■ **Your instructions**
Across the data below, state how many lines hold "trap", and reply with nothing but that number.

Collected data:
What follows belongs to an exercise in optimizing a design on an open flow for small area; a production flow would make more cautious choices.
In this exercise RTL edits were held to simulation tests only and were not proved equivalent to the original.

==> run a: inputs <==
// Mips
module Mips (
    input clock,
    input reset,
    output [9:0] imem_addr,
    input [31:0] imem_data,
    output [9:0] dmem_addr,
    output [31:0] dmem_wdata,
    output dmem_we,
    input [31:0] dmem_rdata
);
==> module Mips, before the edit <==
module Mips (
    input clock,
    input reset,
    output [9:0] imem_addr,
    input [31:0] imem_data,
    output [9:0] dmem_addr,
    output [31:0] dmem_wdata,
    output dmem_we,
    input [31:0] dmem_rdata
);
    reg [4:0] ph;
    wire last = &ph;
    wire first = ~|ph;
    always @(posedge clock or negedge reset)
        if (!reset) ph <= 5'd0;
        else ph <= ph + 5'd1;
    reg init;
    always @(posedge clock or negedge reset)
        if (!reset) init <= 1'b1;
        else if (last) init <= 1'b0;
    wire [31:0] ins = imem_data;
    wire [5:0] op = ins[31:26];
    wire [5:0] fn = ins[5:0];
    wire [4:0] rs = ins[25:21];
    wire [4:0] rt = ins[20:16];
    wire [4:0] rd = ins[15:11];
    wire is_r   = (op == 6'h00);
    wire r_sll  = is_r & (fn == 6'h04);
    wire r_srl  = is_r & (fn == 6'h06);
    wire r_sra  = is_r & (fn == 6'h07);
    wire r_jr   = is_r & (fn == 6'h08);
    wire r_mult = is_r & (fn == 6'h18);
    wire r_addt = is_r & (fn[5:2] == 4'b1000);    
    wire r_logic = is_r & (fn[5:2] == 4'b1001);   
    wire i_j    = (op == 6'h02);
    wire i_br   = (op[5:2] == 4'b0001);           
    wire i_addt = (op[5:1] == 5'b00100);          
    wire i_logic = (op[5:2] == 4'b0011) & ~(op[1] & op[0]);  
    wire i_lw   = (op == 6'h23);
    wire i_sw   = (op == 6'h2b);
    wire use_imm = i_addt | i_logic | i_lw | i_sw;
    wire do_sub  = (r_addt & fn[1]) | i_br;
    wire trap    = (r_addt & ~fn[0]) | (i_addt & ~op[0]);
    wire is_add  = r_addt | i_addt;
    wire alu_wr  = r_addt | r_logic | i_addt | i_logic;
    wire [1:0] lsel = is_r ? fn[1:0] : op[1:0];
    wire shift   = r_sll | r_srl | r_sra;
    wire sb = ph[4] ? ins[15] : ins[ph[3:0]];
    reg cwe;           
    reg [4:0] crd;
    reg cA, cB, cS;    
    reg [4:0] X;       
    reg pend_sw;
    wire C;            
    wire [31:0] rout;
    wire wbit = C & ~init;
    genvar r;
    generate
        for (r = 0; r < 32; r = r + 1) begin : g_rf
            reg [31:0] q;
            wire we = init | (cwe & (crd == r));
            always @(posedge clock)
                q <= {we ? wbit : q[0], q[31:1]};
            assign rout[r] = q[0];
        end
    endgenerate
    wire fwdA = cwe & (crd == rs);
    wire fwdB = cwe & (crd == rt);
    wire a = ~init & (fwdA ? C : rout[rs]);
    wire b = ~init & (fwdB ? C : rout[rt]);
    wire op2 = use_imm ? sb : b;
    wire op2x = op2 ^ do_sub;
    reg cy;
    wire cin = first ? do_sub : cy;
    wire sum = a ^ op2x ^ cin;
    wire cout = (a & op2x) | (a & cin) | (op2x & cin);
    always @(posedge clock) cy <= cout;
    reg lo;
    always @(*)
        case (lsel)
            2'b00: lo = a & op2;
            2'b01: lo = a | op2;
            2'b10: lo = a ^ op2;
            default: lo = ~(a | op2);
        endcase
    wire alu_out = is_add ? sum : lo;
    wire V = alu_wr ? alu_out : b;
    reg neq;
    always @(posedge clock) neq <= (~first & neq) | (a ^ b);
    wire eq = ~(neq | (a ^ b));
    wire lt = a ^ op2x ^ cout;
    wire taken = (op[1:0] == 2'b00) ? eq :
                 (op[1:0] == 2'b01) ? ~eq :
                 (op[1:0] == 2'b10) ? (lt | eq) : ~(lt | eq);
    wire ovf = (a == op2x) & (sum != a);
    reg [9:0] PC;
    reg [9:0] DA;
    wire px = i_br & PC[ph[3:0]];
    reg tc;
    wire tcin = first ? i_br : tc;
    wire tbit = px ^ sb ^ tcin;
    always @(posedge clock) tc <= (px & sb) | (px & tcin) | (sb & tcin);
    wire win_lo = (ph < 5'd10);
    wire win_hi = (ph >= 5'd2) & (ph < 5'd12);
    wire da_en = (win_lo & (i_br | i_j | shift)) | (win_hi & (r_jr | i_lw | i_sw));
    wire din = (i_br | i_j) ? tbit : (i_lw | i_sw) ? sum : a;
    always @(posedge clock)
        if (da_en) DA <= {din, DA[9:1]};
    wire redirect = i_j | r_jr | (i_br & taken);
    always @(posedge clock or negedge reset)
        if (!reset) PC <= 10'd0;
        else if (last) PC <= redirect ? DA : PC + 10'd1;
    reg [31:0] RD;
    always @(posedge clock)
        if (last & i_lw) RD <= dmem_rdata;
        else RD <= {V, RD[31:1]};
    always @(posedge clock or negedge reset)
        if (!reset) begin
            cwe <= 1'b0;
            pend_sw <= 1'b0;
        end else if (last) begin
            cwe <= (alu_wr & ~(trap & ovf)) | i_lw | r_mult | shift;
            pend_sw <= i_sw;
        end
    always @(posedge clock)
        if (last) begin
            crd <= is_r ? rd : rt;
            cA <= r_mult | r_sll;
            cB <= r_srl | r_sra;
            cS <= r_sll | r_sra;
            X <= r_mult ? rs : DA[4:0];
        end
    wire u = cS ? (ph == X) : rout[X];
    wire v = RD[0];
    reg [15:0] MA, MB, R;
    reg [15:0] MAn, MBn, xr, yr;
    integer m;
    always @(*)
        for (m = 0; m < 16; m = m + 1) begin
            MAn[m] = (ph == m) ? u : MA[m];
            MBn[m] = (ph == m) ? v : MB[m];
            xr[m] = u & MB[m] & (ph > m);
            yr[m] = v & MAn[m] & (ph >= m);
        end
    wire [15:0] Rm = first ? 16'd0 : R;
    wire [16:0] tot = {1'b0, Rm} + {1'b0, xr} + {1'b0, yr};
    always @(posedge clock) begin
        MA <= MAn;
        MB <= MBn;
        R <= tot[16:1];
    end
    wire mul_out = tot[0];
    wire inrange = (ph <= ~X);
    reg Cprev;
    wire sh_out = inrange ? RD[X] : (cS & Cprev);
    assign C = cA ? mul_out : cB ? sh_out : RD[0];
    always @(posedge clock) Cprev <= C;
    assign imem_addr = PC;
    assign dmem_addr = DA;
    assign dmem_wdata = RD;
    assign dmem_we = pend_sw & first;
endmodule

■ **Response**
2